Il VEM aveva il tetto a bolla, polarizzato dall'esterno ma trasparente da dove sedevamo sprofondati nei cuscini e guardavamo fuori. Contai un portale, due, e poi fummo fuori del Concourse e salimmo sopra campi azzurri sotto un cielo giallo. Case riccamente ornate, di un legno color ebano, sorgevano sulla cima di alture circondate da campi color papavero e da laghi color bronzo. Vettore Rinascimento? Era un enigma di difficile soluzione, al momento; appoggiai la testa alla bolla di perspex e decisi di riposarmi per un paio di minuti.

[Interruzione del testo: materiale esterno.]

## src/rtl/fetch_stage.sv

```systemverilog
// IF stage and IF/ID register: PC, single-outstanding imem req/ready fetch, one-entry skid for stalled returns.
// Optional IF_DELAY_SLOT_EN: a branch redirect keeps the current IF/ID word instead of flushing it.
module fetch_stage #(
   parameter int            AW       = 32,
   parameter logic [AW-1:0] RESET_PC = '0
) (
   input  logic          clk,
   input  logic          rst_n,
   input  logic          stall,
   input  logic          branch_taken,
   input  logic [AW-1:0] branch_target,
   output logic          imem_req,
   output logic [AW-1:0] imem_addr,
   input  logic          imem_ready,
   input  logic [31:0]   imem_rdata,
   output logic [31:0]   instr_d,
   output logic [AW-1:0] pcplus4_d,
   output logic          valid_d,
   output logic [5:0]    op_d,
   output logic [5:0]    funct_d,
   output logic [1:0]    dbg_state
);

   typedef enum logic [1:0] {
      S_IDLE = 2'd0,
      S_REQ  = 2'd1,
      S_HOLD = 2'd2
   } state_t;

   state_t        state, state_nxt;
   logic [AW-1:0] pc, pc_nxt, pc_inc;
   logic [31:0]   instr_nxt;
   logic [AW-1:0] pcp4_nxt;
   logic          valid_nxt;
   logic [31:0]   skid_instr, skid_instr_nxt;
   logic [AW-1:0] skid_pcp4, skid_pcp4_nxt;

   // Handshake: imem_req is high only in S_REQ with imem_addr = pc held steady; a cycle
   // with imem_req & imem_ready transfers imem_rdata and retires the request.
   assign imem_req  = (state == S_REQ);
   assign imem_addr = pc;
   assign op_d      = instr_d[31:26];
   assign funct_d   = instr_d[5:0];
   assign dbg_state = state;
   assign pc_inc    = pc + AW'(4);

   always_comb begin
      state_nxt      = state;
      pc_nxt         = pc;
      instr_nxt      = instr_d;
      pcp4_nxt       = pcplus4_d;
      valid_nxt      = valid_d;
      skid_instr_nxt = skid_instr;
      skid_pcp4_nxt  = skid_pcp4;
      if (branch_taken) begin
         pc_nxt    = branch_target;
         state_nxt = S_REQ;
`ifdef IF_DELAY_SLOT_EN
         instr_nxt = instr_d;
         valid_nxt = valid_d;
`else
         instr_nxt = 32'h0;
         valid_nxt = 1'b0;
`endif
      end else begin
         case (state)
            S_IDLE: begin
               state_nxt = S_REQ;
               if (!stall) begin
                  instr_nxt = 32'h0;
                  valid_nxt = 1'b0;
               end
            end
            S_REQ: begin
               if (imem_ready) begin
                  pc_nxt = pc_inc;
                  // A word returning under stall is parked so the request is never lost.
                  if (stall) begin
                     skid_instr_nxt = imem_rdata;
                     skid_pcp4_nxt  = pc_inc;
                     state_nxt      = S_HOLD;
                  end else begin
                     instr_nxt = imem_rdata;
                     pcp4_nxt  = pc_inc;
                     valid_nxt = 1'b1;
                  end
               end else if (!stall) begin
                  instr_nxt = 32'h0;
                  valid_nxt = 1'b0;
               end
            end
            S_HOLD: begin
               if (!stall) begin
                  instr_nxt = skid_instr;
                  pcp4_nxt  = skid_pcp4;
                  valid_nxt = 1'b1;
                  state_nxt = S_REQ;
               end
            end
            default: state_nxt = S_IDLE;
         endcase
      end
   end

   always_ff @(posedge clk) begin
      if (!rst_n) begin
         state      <= S_IDLE;
         pc         <= RESET_PC;
         instr_d    <= 32'h0;
         pcplus4_d  <= '0;
         valid_d    <= 1'b0;
         skid_instr <= 32'h0;
         skid_pcp4  <= '0;
      end else begin
         state      <= state_nxt;
         pc         <= pc_nxt;
         instr_d    <= instr_nxt;
         pcplus4_d  <= pcp4_nxt;
         valid_d    <= valid_nxt;
         skid_instr <= skid_instr_nxt;
         skid_pcp4  <= skid_pcp4_nxt;
      end
   end

endmodule

```
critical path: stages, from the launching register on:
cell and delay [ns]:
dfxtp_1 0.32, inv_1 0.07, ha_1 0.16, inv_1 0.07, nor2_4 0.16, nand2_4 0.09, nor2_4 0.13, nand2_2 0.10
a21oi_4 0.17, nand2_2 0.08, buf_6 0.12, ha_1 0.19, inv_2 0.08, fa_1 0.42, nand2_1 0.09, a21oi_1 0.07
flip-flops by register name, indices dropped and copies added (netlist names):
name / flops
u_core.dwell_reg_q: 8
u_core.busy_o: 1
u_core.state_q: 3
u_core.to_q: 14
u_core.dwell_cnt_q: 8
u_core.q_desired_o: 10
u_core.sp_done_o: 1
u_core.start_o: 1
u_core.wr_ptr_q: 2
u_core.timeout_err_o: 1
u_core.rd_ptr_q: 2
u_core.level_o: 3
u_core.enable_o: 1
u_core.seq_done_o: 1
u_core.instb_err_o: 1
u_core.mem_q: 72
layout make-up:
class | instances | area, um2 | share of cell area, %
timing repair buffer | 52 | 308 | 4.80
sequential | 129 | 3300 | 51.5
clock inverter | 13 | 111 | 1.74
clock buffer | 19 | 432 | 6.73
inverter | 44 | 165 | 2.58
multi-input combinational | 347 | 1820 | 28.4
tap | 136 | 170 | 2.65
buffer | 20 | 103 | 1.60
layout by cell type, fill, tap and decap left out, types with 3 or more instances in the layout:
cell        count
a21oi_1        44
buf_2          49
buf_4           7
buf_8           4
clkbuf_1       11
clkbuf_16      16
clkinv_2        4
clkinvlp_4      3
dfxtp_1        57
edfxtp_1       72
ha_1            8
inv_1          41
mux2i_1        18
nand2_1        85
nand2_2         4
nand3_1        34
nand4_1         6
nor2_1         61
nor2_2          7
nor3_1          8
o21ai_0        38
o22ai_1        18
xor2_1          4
## src/rtl/control_unit.sv

```systemverilog
// Instruction sequencer for the 8-bit accumulator datapath: fetches 12-bit words,
// drives ALU code/immediate and register enables, and resolves carry jumps.
//
// state | meaning
// FETCH | latch pm_data into IR when run is high, else hold
// EXEC  | execute IR: ALU enables, jump resolution or HALT entry
// HALT  | absorbing stop; only Reset leaves it
module control_unit (
    input  logic        clk,
    input  logic        Reset,
    input  logic        run,
    input  logic [11:0] pm_data,
    input  logic        CY,
    output logic [7:0]  pm_addr,
    output logic [2:0]  ALUCode,
    output logic [7:0]  R,
    output logic        A_CE,
    output logic        CY_CE,
    output logic        halted
);

    typedef enum logic [1:0] {
        FETCH = 2'd0,
        EXEC  = 2'd1,
        HALT  = 2'd2
    } state_t;

    localparam logic [2:0] OP_JMP  = 3'b001;
    localparam logic [2:0] OP_JC   = 3'b010;
    localparam logic [2:0] OP_JNC  = 3'b011;
    localparam logic [2:0] OP_HALT = 3'b111;

    state_t      state, state_nxt;
    logic [7:0]  pc, pc_nxt;
    logic [11:0] ir, ir_nxt;
    logic [7:0]  pc_inc;
    logic        alu_exec;

    assign pc_inc = pc + 8'd1;

    always_ff @(posedge clk) begin
        if (Reset) begin
            state <= FETCH;
            pc    <= 8'h00;
            ir    <= 12'h000;
        end else begin
            state <= state_nxt;
            pc    <= pc_nxt;
            ir    <= ir_nxt;
        end
    end

    always_comb begin
        state_nxt = state;
        pc_nxt    = pc;
        ir_nxt    = ir;
        case (state)
            FETCH: begin
                if (run) begin
                    ir_nxt    = pm_data;
                    state_nxt = EXEC;
                end
            end
            EXEC: begin
                state_nxt = FETCH;
                pc_nxt    = pc_inc;
                if (ir[11]) begin
                    case (ir[10:8])
                        OP_JMP:  pc_nxt = ir[7:0];
                        OP_JC:   pc_nxt = CY ? ir[7:0] : pc_inc;
                        OP_JNC:  pc_nxt = CY ? pc_inc : ir[7:0];
                        OP_HALT: begin
                            pc_nxt    = pc;
                            state_nxt = HALT;
                        end
                        default: pc_nxt = pc_inc;
                    endcase
                end
            end
            HALT:    state_nxt = HALT;
            default: state_nxt = FETCH;
        endcase
    end

    // Reset masks the enables combinationally so a reset mid-EXEC writes nothing.
    assign alu_exec = (state == EXEC) & ~ir[11] & ~Reset;

    assign A_CE    = alu_exec;
    assign CY_CE   = alu_exec;
    assign pm_addr = pc;
    assign ALUCode = ir[10:8];
    assign R       = ir[7:0];
    assign halted  = (state == HALT);

endmodule

```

Dovevo essere riposato, per fare il ritratto di lady Philomel… eh, eh!
In basso, la campagna scorreva.
5
Il colonnello Fedmahn Kassad segue Brawne Lamia e padre Hoyt nella tempesta di sabbia, verso la Tomba di Giada. Ha mentito a Lamia: il visore notturno e i sensori funzionano bene, nonostante le scariche elettriche che guizzano tutt'intorno. Seguire i due gli è parsa l'opportunità migliore per trovare lo Shrike. Kassad ha ricordato come si dà la caccia al leone delle rocce su Hebron… si lega una capra e si aspetta.
Dati provenienti dai rivelatori disposti intorno all'accampamento lampeggiano sul display tattico di Kassad e bisbigliano attraverso l'impianto. È un rischio calcolato, lasciare Weintraub e sua figlia, Martin Sileno e il Console, addormentati nel campo, senza protezione a parte le armi automatiche e un segnale d'allarme. Ma, tanto, Kassad non è affatto convinto di poter fermare lo Shrike, in caso di necessità. I sei pellegrini sono tutti capre impastoiate in attesa. Prima di morire, Kassad è deciso a trovare la donna, il fantasma di nome Moneta.